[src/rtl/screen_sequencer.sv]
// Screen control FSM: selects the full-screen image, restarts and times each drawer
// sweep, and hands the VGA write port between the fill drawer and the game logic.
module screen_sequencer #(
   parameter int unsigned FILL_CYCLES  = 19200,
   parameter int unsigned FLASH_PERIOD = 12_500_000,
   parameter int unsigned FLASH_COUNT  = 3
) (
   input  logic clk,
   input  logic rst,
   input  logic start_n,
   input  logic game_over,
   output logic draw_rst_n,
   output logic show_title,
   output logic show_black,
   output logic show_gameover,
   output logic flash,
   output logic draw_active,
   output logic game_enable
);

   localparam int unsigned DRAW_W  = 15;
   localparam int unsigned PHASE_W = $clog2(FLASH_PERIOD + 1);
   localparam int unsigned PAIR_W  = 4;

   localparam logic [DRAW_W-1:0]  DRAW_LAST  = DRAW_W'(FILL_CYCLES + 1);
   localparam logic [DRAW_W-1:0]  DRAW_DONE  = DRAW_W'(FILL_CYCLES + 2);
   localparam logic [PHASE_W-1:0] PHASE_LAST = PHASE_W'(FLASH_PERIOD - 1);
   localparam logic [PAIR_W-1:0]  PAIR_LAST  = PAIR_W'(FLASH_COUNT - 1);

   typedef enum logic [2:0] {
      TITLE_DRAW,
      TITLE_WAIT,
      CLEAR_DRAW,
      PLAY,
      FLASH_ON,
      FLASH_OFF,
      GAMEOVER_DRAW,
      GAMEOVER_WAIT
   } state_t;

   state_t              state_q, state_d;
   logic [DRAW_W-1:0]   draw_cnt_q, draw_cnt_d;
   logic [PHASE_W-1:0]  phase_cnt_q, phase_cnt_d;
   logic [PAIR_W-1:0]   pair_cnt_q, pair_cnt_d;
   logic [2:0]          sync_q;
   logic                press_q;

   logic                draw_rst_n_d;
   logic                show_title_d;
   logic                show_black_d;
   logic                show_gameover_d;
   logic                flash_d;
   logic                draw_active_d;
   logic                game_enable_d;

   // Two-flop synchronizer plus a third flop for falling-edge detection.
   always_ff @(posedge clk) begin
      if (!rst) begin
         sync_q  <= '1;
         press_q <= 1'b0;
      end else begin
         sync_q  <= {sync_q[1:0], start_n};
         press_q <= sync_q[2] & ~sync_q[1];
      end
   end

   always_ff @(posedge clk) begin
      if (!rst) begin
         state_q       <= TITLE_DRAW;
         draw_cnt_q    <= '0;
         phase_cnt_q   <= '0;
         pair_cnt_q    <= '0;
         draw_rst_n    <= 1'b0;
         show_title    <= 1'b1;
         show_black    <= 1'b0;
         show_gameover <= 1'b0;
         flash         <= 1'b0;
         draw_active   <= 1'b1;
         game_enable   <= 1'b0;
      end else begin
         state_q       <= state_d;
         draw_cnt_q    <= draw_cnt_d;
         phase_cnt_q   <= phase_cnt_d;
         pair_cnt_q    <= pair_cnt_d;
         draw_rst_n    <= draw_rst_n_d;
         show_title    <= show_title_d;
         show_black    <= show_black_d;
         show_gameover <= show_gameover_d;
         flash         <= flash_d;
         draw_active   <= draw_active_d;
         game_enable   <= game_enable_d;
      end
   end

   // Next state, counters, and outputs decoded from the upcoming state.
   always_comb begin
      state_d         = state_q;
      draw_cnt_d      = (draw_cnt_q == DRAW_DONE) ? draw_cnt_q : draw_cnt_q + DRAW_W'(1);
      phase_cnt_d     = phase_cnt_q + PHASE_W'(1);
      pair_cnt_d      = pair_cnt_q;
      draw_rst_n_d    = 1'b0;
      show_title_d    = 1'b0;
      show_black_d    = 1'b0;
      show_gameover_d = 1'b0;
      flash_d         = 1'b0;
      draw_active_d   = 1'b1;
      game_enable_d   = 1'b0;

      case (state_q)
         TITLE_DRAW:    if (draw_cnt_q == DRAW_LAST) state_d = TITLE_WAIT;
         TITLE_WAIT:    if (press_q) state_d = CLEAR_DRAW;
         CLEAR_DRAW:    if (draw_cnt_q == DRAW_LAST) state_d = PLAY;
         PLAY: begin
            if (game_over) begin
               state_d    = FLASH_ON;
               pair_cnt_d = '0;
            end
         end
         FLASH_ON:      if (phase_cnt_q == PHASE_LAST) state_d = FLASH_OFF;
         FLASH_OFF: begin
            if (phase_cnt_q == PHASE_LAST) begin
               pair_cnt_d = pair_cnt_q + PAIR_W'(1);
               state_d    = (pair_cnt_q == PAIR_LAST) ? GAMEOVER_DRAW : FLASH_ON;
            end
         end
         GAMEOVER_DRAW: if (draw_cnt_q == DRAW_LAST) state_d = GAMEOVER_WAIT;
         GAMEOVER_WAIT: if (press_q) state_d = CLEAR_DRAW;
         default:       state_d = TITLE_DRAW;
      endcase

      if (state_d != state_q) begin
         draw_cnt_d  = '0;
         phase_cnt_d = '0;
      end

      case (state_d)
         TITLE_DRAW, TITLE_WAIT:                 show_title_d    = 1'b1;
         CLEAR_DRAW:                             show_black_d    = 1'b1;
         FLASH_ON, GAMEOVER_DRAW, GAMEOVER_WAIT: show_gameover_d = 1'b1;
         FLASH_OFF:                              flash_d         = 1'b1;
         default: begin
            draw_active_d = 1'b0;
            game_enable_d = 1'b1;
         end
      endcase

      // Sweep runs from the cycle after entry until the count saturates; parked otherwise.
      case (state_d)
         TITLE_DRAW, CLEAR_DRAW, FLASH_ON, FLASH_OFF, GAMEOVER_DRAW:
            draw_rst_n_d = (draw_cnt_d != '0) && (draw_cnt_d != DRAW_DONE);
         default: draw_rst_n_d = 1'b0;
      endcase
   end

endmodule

---

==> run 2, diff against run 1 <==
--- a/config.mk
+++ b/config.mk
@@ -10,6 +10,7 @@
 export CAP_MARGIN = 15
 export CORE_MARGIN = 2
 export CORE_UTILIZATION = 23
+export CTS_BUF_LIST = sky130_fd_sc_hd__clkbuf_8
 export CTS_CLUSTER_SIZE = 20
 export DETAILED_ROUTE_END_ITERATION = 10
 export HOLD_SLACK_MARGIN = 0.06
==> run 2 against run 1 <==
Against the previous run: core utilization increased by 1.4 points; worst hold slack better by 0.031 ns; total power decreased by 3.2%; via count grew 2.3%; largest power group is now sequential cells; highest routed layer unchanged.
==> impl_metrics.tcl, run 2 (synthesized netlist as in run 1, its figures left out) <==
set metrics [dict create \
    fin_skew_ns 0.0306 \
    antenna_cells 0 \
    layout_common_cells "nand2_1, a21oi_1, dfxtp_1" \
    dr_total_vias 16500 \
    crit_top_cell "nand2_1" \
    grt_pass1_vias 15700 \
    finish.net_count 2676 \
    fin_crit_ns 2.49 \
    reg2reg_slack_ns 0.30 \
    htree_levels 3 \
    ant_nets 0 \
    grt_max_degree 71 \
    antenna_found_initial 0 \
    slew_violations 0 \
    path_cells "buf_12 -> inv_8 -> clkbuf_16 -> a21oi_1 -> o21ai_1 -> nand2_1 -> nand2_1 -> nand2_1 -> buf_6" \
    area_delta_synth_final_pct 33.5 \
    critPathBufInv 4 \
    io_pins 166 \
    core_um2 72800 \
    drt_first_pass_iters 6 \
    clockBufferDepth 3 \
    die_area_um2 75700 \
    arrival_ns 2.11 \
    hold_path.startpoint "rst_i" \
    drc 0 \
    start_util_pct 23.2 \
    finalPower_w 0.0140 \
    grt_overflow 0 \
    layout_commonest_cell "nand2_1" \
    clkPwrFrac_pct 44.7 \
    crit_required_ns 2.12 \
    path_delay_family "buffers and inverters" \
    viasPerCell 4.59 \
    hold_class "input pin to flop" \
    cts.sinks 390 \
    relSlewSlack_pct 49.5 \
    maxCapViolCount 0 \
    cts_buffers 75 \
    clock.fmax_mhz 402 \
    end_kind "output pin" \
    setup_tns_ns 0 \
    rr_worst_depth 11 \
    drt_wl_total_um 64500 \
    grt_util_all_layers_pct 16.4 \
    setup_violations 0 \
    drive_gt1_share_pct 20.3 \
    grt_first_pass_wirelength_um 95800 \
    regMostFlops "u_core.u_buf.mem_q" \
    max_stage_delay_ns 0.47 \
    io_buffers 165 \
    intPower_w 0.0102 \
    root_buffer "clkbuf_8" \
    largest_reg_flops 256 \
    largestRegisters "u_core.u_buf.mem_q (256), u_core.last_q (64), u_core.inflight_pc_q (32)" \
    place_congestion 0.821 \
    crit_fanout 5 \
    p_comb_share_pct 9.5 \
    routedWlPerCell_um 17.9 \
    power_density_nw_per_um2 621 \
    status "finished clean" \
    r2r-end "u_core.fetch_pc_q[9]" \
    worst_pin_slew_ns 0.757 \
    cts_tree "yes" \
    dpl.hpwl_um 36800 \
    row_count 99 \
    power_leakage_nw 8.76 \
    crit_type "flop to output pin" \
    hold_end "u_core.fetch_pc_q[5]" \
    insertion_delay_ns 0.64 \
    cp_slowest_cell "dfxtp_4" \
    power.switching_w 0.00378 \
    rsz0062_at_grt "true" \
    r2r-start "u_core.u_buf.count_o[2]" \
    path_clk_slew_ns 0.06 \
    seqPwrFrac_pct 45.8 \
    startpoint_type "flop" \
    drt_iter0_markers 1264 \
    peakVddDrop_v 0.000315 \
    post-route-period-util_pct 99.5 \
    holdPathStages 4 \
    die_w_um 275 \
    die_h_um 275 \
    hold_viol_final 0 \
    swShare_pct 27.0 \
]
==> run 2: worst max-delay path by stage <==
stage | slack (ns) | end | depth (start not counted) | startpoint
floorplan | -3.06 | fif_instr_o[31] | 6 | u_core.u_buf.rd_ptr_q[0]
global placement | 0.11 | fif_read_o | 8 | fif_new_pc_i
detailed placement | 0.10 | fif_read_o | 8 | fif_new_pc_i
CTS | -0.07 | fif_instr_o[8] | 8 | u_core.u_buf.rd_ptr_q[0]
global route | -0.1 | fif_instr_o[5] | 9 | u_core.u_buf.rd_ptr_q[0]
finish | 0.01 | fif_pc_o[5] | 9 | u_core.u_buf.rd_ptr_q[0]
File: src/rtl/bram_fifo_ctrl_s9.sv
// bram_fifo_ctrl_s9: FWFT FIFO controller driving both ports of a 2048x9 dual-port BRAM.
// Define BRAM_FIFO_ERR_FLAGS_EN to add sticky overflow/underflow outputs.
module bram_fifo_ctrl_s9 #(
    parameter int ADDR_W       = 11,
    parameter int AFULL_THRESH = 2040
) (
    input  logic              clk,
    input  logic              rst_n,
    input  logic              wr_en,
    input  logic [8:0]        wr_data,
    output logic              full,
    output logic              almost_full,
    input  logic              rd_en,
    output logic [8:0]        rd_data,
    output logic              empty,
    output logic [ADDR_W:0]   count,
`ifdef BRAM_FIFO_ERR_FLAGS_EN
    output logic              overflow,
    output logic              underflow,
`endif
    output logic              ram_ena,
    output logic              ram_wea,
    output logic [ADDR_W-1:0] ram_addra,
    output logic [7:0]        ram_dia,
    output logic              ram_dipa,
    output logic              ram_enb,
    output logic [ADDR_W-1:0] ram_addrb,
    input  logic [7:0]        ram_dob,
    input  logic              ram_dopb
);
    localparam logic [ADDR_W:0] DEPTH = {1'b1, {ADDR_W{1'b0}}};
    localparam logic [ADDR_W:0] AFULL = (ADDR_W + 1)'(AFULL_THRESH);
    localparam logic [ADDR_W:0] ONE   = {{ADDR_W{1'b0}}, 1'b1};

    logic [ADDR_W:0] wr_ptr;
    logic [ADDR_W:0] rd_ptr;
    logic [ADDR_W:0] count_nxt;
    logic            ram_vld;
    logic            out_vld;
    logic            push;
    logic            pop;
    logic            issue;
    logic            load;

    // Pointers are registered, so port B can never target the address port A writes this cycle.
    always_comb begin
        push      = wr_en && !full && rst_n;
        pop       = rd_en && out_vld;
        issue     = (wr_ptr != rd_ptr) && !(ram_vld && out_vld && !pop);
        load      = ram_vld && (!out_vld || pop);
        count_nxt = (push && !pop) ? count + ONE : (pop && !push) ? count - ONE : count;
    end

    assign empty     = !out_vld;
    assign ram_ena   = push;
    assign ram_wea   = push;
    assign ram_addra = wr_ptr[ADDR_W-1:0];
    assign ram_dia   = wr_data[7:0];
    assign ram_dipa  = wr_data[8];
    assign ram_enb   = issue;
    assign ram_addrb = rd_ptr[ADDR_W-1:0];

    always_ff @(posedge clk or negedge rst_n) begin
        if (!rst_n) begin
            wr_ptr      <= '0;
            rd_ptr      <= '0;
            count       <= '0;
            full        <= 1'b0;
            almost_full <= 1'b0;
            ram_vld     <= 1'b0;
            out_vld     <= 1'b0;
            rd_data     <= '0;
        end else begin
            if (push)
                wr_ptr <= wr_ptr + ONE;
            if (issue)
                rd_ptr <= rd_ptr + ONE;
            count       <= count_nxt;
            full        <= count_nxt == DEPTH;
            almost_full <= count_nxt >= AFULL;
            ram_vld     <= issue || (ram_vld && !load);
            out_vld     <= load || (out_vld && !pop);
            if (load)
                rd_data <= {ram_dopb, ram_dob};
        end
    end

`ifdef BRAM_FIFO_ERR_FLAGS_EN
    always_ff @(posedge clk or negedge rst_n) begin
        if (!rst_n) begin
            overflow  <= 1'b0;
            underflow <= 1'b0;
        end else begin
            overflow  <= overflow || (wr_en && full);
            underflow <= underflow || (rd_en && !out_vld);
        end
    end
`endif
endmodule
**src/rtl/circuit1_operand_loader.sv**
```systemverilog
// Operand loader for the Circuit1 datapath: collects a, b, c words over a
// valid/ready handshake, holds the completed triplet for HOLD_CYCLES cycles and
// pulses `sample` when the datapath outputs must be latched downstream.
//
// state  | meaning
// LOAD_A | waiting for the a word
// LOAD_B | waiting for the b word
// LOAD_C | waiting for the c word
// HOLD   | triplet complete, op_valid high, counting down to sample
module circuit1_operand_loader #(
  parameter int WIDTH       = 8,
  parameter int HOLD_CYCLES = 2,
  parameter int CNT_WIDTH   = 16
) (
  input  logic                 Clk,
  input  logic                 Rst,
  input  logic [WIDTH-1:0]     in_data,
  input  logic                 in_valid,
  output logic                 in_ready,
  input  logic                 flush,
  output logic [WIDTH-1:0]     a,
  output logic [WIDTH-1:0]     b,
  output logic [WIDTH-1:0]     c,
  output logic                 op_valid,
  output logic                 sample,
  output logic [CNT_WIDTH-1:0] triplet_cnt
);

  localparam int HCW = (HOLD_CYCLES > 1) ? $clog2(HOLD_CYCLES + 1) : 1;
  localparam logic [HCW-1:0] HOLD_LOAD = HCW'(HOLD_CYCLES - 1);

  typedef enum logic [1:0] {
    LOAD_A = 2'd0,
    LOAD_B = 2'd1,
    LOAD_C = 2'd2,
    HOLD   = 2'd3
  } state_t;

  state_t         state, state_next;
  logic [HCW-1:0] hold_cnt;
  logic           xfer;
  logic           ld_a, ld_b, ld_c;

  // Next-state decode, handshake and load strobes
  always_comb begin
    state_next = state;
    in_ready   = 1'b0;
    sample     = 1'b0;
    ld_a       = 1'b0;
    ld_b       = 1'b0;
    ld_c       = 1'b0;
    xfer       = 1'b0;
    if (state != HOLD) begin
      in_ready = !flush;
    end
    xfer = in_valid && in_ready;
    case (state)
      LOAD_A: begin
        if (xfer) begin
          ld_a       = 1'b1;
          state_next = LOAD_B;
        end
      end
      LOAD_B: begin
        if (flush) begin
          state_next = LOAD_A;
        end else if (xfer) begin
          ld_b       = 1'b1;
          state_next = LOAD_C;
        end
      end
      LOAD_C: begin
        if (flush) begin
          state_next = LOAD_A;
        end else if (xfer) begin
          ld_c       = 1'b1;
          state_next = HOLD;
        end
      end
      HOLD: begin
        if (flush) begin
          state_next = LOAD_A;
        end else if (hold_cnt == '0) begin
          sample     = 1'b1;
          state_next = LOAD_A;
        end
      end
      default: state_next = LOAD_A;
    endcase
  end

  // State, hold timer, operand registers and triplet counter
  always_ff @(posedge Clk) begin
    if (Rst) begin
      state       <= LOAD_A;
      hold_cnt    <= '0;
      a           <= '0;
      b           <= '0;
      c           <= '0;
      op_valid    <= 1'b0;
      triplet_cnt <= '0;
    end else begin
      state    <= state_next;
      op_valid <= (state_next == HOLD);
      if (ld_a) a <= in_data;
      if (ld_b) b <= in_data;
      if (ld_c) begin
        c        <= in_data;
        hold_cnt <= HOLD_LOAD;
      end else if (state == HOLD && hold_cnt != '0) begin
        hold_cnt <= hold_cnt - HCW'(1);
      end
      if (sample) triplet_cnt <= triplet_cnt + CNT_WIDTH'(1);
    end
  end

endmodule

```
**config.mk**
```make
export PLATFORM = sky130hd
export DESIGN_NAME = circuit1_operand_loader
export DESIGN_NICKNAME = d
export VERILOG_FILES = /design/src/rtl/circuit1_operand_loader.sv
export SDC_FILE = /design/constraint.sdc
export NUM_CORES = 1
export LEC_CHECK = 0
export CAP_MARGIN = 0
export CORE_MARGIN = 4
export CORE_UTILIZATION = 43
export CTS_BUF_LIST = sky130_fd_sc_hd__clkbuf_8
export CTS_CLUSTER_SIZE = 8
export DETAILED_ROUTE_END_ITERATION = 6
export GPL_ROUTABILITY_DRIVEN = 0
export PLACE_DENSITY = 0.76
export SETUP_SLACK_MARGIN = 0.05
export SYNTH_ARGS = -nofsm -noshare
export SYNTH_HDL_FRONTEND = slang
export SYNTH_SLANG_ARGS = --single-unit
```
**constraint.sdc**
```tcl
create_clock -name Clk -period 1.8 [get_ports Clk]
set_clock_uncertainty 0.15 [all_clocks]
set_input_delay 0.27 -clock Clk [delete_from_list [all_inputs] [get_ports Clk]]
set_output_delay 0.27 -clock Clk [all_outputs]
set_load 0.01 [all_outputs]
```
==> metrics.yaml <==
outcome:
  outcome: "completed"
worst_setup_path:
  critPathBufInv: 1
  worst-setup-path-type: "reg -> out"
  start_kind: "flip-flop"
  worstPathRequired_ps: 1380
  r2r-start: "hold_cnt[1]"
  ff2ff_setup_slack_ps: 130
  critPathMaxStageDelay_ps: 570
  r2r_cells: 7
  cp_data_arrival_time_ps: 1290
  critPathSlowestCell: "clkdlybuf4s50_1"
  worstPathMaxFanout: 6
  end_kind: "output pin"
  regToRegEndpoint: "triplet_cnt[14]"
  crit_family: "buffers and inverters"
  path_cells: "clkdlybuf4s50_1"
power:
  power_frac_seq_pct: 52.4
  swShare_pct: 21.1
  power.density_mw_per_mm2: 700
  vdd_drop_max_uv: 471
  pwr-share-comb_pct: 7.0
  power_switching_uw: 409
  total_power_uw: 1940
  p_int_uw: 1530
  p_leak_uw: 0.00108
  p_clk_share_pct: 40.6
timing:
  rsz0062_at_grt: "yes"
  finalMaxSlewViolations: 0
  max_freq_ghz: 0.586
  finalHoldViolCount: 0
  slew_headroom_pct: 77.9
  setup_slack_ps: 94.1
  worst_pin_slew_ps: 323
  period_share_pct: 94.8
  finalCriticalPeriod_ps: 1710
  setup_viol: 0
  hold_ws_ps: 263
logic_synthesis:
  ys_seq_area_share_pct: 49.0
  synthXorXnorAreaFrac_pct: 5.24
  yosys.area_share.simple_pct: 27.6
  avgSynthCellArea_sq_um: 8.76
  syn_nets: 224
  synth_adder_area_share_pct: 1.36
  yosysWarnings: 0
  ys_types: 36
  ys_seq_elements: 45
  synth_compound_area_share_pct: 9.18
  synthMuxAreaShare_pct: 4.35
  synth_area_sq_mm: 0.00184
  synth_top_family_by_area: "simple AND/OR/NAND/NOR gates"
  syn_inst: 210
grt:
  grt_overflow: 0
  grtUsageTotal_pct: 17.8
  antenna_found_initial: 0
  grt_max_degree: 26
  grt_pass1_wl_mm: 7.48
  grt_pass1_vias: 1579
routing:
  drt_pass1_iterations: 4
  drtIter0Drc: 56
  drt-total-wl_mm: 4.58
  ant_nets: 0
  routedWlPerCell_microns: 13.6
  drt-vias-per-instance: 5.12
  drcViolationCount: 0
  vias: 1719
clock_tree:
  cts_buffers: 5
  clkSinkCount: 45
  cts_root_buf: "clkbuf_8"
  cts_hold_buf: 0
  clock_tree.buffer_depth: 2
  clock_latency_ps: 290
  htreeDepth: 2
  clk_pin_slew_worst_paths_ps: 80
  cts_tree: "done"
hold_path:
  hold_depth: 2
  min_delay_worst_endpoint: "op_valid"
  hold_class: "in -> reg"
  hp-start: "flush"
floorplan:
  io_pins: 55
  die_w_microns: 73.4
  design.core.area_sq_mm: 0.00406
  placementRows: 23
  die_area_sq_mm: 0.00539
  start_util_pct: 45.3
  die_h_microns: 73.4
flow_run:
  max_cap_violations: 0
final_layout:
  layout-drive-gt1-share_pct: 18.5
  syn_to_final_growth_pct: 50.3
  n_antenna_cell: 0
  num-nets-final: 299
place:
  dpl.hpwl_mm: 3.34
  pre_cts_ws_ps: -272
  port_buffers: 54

---

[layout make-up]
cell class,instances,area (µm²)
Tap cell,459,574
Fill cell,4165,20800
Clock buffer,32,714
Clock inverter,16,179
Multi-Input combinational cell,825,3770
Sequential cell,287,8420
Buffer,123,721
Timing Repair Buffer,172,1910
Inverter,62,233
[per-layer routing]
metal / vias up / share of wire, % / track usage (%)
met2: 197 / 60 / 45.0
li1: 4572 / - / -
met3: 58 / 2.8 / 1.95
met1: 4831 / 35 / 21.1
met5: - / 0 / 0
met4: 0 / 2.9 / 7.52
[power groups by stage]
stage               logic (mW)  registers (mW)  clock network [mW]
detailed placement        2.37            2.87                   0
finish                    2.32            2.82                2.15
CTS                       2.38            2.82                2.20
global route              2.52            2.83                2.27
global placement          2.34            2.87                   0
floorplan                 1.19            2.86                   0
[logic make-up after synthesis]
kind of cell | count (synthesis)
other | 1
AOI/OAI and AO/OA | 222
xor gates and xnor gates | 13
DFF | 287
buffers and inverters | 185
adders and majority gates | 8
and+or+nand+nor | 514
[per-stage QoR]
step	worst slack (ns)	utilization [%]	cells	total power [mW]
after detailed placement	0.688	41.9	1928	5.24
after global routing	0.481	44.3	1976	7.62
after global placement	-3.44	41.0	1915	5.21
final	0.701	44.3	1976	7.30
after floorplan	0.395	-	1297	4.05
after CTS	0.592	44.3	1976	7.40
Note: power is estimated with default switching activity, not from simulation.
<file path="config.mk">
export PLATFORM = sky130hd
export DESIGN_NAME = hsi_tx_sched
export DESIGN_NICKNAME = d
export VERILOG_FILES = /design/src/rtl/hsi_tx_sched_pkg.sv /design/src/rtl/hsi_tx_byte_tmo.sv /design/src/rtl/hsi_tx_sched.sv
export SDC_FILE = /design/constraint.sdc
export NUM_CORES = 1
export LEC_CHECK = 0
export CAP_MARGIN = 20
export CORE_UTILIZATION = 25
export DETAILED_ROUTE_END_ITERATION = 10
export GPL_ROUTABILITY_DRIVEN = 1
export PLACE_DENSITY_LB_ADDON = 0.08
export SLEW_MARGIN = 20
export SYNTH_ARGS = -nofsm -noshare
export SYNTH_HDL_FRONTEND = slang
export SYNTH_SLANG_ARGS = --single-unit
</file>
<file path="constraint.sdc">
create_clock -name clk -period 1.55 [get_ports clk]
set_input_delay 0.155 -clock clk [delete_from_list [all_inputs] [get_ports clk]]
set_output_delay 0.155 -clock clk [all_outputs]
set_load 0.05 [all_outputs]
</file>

**PROBLEM TO WORK ON**
Of the lines above, retype only those from the line containing "fin_skew_ns 0.0306 \" through the line containing "drt_first_pass_iters 6 \", including both, exactly.

**THE COMPLETED TASK**
    fin_skew_ns 0.0306 \
    antenna_cells 0 \
    layout_common_cells "nand2_1, a21oi_1, dfxtp_1" \
    dr_total_vias 16500 \
    crit_top_cell "nand2_1" \
    grt_pass1_vias 15700 \
    finish.net_count 2676 \
    fin_crit_ns 2.49 \
    reg2reg_slack_ns 0.30 \
    htree_levels 3 \
    ant_nets 0 \
    grt_max_degree 71 \
    antenna_found_initial 0 \
    slew_violations 0 \
    path_cells "buf_12 -> inv_8 -> clkbuf_16 -> a21oi_1 -> o21ai_1 -> nand2_1 -> nand2_1 -> nand2_1 -> buf_6" \
    area_delta_synth_final_pct 33.5 \
    critPathBufInv 4 \
    io_pins 166 \
    core_um2 72800 \
    drt_first_pass_iters 6 \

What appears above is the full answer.